Ha sido frecuente acusar a la filosofía analítica de “escolástica”. Quienes levantan tales acusaciones ―las he escuchado verbalmente muchas veces― piensan que es malo para el pensar filosófico serlo. El término trae consigo asociada la imagen de disputas irrelevantes y artificiales, centradas en cuestiones semánticas, pedantes, muy alejadas de los problemas filosóficos reales y de la búsqueda de la verdad. Cualquiera que tenga alguna familiaridad con la escolástica como fenómeno cultural, sin embargo, sabe cuán injusto es este juicio. La filosofía desarrollada en las universidades –las ‘escuelas’– en la Cristiandad desde el siglo XIII en adelante se caracterizó por un rigor y un espíritu crítico cuya motivación central era precisamente la búsqueda de la verdad. Basta abrir algún volumen de quaestiones disputatae para apreciar la vitalidad intelectual que las ha generado. Es precisamente porque se quiere conocer las cuestiones filosóficamente más relevantes que se ven desplegadas ahí la precisión conceptual, el rigor lógico en la argumentación y un auténtico empeño de ‘dialogar’ con quienes defienden un punto de vista opuesto.

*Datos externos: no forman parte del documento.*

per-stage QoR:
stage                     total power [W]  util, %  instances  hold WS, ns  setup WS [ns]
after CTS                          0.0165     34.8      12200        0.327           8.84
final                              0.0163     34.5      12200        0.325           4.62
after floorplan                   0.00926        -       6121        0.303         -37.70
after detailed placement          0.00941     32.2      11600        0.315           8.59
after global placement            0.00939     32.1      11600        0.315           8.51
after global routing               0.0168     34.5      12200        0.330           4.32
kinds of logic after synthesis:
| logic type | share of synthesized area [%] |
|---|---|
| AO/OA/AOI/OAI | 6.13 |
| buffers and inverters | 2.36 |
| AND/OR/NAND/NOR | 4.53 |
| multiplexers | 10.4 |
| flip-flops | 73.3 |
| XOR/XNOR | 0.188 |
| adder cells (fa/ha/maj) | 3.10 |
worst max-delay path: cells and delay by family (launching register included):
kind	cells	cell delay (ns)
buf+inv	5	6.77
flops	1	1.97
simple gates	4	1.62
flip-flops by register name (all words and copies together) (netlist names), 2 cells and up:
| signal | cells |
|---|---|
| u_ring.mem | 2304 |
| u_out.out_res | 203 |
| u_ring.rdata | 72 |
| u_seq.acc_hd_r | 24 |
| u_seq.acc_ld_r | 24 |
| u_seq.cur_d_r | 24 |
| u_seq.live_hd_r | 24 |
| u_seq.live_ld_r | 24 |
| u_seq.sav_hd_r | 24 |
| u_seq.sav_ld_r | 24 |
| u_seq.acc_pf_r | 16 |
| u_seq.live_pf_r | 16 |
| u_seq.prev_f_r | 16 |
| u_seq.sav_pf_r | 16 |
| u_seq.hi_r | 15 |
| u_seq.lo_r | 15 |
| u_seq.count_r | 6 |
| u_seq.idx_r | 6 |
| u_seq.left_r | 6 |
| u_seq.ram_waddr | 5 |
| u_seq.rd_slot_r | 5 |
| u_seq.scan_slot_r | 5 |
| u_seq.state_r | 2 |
==> config.mk <==
export PLATFORM = sky130hd
export DESIGN_NAME = timed_priority_schedule_table
export DESIGN_NICKNAME = d
export VERILOG_FILES = /design/src/rtl/tpst_pkg.sv /design/src/rtl/tpst_ctrl.sv /design/src/rtl/tpst_dp.sv /design/src/rtl/timed_priority_schedule_table.sv
export SDC_FILE = /design/constraint.sdc
export NUM_CORES = 2
export LEC_CHECK = 0
export BUFFER_PORTS_ARGS = -buffer_cell sky130_fd_sc_hd__buf_2
export CAP_MARGIN = 0
export CORE_ASPECT_RATIO = 1.2
export CORE_MARGIN = 3
export CORE_UTILIZATION = 41
export CTS_BUF_LIST = sky130_fd_sc_hd__clkbuf_8 sky130_fd_sc_hd__clkbuf_16
export DETAILED_ROUTE_END_ITERATION = 10
export SLEW_MARGIN = 20
export SYNTH_ARGS = -nofsm -noshare
export SYNTH_HDL_FRONTEND = slang
export SYNTH_HIERARCHICAL = 1
export SYNTH_SLANG_ARGS = --single-unit
==> constraint.sdc <==
create_clock -name clock -period 8.1 [get_ports clock]
set_clock_uncertainty 0.05 [all_clocks]
set_input_delay 1.62 -clock clock [delete_from_list [all_inputs] [get_ports clock]]
set_output_delay 1.62 -clock clock [all_outputs]
set_load 0.02 [all_outputs]
==> src/rtl/tpst_pkg.sv <==
`timescale 1ns / 1ps
package tpst_pkg;

   localparam int NUM_ENTRIES_DEF = 8;

   localparam int OP_W       = 2;
   localparam int IDX_PORT_W = 3;
   localparam int WIN_PORT_W = 4;
   localparam int TIME_W     = 32;
   localparam int PRIO_W     = 8;

   localparam logic [OP_W-1:0] OP_TICK    = 2'd0;
   localparam logic [OP_W-1:0] OP_LOAD    = 2'd1;
   localparam logic [OP_W-1:0] OP_DISABLE = 2'd2;

   typedef struct packed {
      logic [TIME_W-1:0] start;
      logic [TIME_W-1:0] stop;
      logic [TIME_W-1:0] period;
      logic [PRIO_W-1:0] prio;
   } sched_entry_type;

   typedef struct packed {
      logic load_item;
      logic eval_tick;
      logic eval_single;
      logic last;
   } dp_cmd_type;

endpackage

==> src/rtl/tpst_ctrl.sv <==
`timescale 1ns / 1ps
module tpst_ctrl
   import tpst_pkg::*;
#(
   parameter int NUM_ENTRIES = NUM_ENTRIES_DEF,
   localparam int IDX_W = (NUM_ENTRIES > 1) ? $clog2(NUM_ENTRIES) : 1
) (
   input  logic              clock,
   input  logic              reset,
   input  logic              req_valid,
   input  logic [OP_W-1:0]   req_operation,
   input  logic              out_free,
   output logic              req_ready,
   output dp_cmd_type        cmd,
   output logic [IDX_W-1:0]  entry_idx,
   output logic [IDX_W-1:0]  rd_idx
);

   localparam logic [1:0] ST_IDLE   = 2'd0;
   localparam logic [1:0] ST_TICK   = 2'd1;
   localparam logic [1:0] ST_SINGLE = 2'd2;

   localparam logic [IDX_W-1:0] LAST_IDX = IDX_W'(NUM_ENTRIES - 1);

   logic [1:0]       state_ff, state_in;
   logic [IDX_W-1:0] k_ff, k_in;

   always_comb begin
      state_in  = state_ff;
      k_in      = k_ff;
      cmd       = '0;
      rd_idx    = k_ff;
      req_ready = 1'b0;
      unique case (state_ff)
         ST_IDLE: begin
            req_ready = 1'b1;
            // keep entry 0 prefetched for the next tick
            rd_idx    = '0;
            if (req_valid) begin
               cmd.load_item = 1'b1;
               k_in          = '0;
               state_in      = (req_operation == OP_TICK) ? ST_TICK : ST_SINGLE;
            end
         end
         ST_TICK: begin
            if (out_free) begin
               cmd.eval_tick = 1'b1;
               cmd.last      = (k_ff == LAST_IDX);
               if (k_ff == LAST_IDX) begin
                  state_in = ST_IDLE;
               end else begin
                  k_in   = k_ff + IDX_W'(1);
                  rd_idx = k_ff + IDX_W'(1);
               end
            end
         end
         ST_SINGLE: begin
            if (out_free) begin
               cmd.eval_single = 1'b1;
               cmd.last        = 1'b1;
               state_in        = ST_IDLE;
            end
         end
         default: begin
            state_in = ST_IDLE;
         end
      endcase
   end

   assign entry_idx = k_ff;

   always_ff @(posedge clock) begin
      if (reset) begin
         state_ff <= ST_IDLE;
         k_ff     <= '0;
      end else begin
         state_ff <= state_in;
         k_ff     <= k_in;
      end
   end

endmodule
### config.mk
export PLATFORM = sky130hd
export DESIGN_NAME = dns_response_a_record_extractor
export DESIGN_NICKNAME = d
export VERILOG_FILES = /design/src/dnsa_pkg.sv /design/src/dnsa_parser.sv /design/src/dns_response_a_record_extractor.sv
export SDC_FILE = /design/constraint.sdc
export NUM_CORES = 1
export LEC_CHECK = 0
export BUFFER_PORTS_ARGS = -buffer_cell sky130_fd_sc_hd__buf_4
export CAP_MARGIN = 15
export CORE_MARGIN = 5
export CORE_UTILIZATION = 60
export CTS_CLUSTER_SIZE = 40
export DETAILED_ROUTE_END_ITERATION = 16
export GPL_ROUTABILITY_DRIVEN = 1
export PLACE_DENSITY = 0.76
export SLEW_MARGIN = 20
export SYNTH_ARGS = -nofsm -noshare
export SYNTH_HDL_FRONTEND = slang
export SYNTH_SLANG_ARGS = --single-unit
### constraint.sdc
create_clock -name clk_i -period 7.6 [get_ports clk_i]
set_input_delay 0.38 -clock clk_i [delete_from_list [all_inputs] [get_ports clk_i]]
set_output_delay 0.38 -clock clk_i [all_outputs]
set_load 0.02 [all_outputs]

La tradición filosófica analítica ha compartido estas características desde sus comienzos. Se trata de una forma de hacer filosofía hecha por filósofos profesionales universitarios ―filósofos de las ‘escuelas’― preocupados por la precisión conceptual, el rigor en la argumentación, con una alta consciencia del aparato lógico que se está utilizando y sus limitaciones, así como con una cuidada atención a los resultados de la ciencia natural. No es difícil apreciar que este espíritu es algo que tiene en común con grandes figuras del pensamiento escolástico medieval, como Santo Tomás de Aquino o el Beato Juan Duns Escoto. Existen también, sin embargo, muchas razones para pensar que se trata de filosofías opuestas en lo fundamental. Para la imagen popular, la filosofía analítica es heredera del neopositivismo lógico de los años 40 del siglo pasado. Es sabido que estos neopositivistas rechazaban toda forma de metafísica por considerarlos como un montón de enunciados sin sentido y sin posible justificación empírica. El análisis lógico-semántico de los enunciados de la ciencia natural y de la metafísica mostraría –según  los neopositivistas– que la ciencia está justificada por la experiencia y que las disputas metafísicas serían parloteos sin sentido que, por lo mismo, no admiten ninguna decisión racional. Para Santo Tomás de Aquino, en cambio, la metafísica es la disciplina teórica fundamental.

La filosofía desarrollada en las universidades –las ‘escuelas’– en la Cristiandad desde el siglo XIII en adelante se caracterizó por un rigor y un espíritu crítico cuya motivación central era precisamente la búsqueda de la verdad.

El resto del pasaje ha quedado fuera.